I smirked. “Fair enough. How have you been? You look good.”
“I’ve been great! And thank you,” she replied, beaming back at me before giving me a once-over with her eyes. “You’re looking pretty good yourself, no bandages or visible bruises, which I like to see. Did you have a good trip over?”
I smiled in spite of myself and nodded. “No bruises. And the trip was uneventful, which I prefer.”
“Definitely a bonus.”
I gestured to the room as I looked around again. “This looks pretty incredible. I’m looking forward to seeing all of it in the daylight.”

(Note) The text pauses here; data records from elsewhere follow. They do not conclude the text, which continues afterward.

Context: an optimization exercise on an open-source flow, tuned for small area. The choices shown serve that exercise and are no tape-out recipe.
The RTL was checked by simulation tests, not by an equivalence proof against the original design.

==> design.v <==
module mi_preset #(
    parameter integer SPAN = 46,
    parameter integer OSR  = 16
) (
    input  wire        clk,
    input  wire        rst,
    input  wire        en,
    input  wire        restart,      
    input  wire        tick,         
    input  wire        bit_in,       
    input  wire        bit_old,      
    input  wire [8:0]  nbits,        
    input  wire [8:0]  since_stuck,  
    output reg         valid,
    output reg  [31:0] word
);
    localparam integer FS = 24'h7FFFFF;
    reg [8:0]  ones;                 
    reg [7:0]  phase;
    reg        pend;
    reg        pend_ovr;
    reg        pend_settling;
    reg [4:0]  seq;
    function [23:0] scale(input [8:0] k);
        reg signed [40:0] num;
        reg        [40:0] mag;
        reg        [40:0] q;
        begin
            num = ($signed({32'd0, k}) * 2 - SPAN) * FS;
            mag = num[40] ? -num : num;
            q = (mag * 2 + SPAN) / (2 * SPAN);
            scale = num[40] ? -q[23:0] : q[23:0];
        end
    endfunction
    always @(posedge clk) begin
        if (rst || !en) begin
            ones  <= 9'd0;
            phase <= 8'd0;
            pend  <= 1'b0;
            pend_ovr <= 1'b0;
            pend_settling <= 1'b0;
            seq   <= 5'd0;
            valid <= 1'b0;
            word  <= 32'h0400_0000;   
        end else begin
            valid <= 1'b0;
            if (restart) begin
                ones  <= 9'd0;
                phase <= 8'd0;
                pend  <= 1'b0;
            end else begin
                if (tick) begin
                    ones <= ones + bit_in - bit_old;
                    if (phase == OSR - 1) begin
                        phase <= 8'd0;
                        pend <= 1'b1;
                        pend_settling <= (nbits < SPAN);
                        pend_ovr <= (since_stuck < SPAN);
                    end else begin
                        phase <= phase + 8'd1;
                    end
                end
                if (pend) begin
                    pend  <= 1'b0;
                    valid <= 1'b1;
                    seq   <= seq + 5'd1;
                    word  <= {seq + 5'd1, pend_settling, 1'b0, pend_ovr, scale(ones)};
                end
            end
        end
    end
endmodule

“It’s beautiful, you’re going to love it.” She smiled as she took a final sip of her drink and looked around the room herself with a smile. Another drink was placed down next to her by the bartender, along with my own, and the empty glasses were removed. “It’s like a magical wilderness out there,” she went on, gesturing out the window at the dark forest that surrounded us. “I finally feel as though I’ve got the hotel where it needs to be.”
“Yeah?” I asked in a deadpan tone as I looked around. “I dunno, seems like you could’ve put a bit more effort in. I’m very underwhelmed.”
She laughed at me through a glare.
“Not enough gold for my personal taste,” I continued, pushing my luck as I swirled my glass and watched the liquid slosh around the rim. She nearly knocked me off the barstool with a shove and I grinned at her. “I’m happy for you.”
She had the class to look a little shy, and smiled. “Thank you. I’ve got family staying at the moment, so I was nervous about what they would think. But they seem to approve... I think my grandfather would have liked it. But anyway, what about you? What have you been doing?”
“Ah, you know, this and that.” I replied. “Who’s the family?”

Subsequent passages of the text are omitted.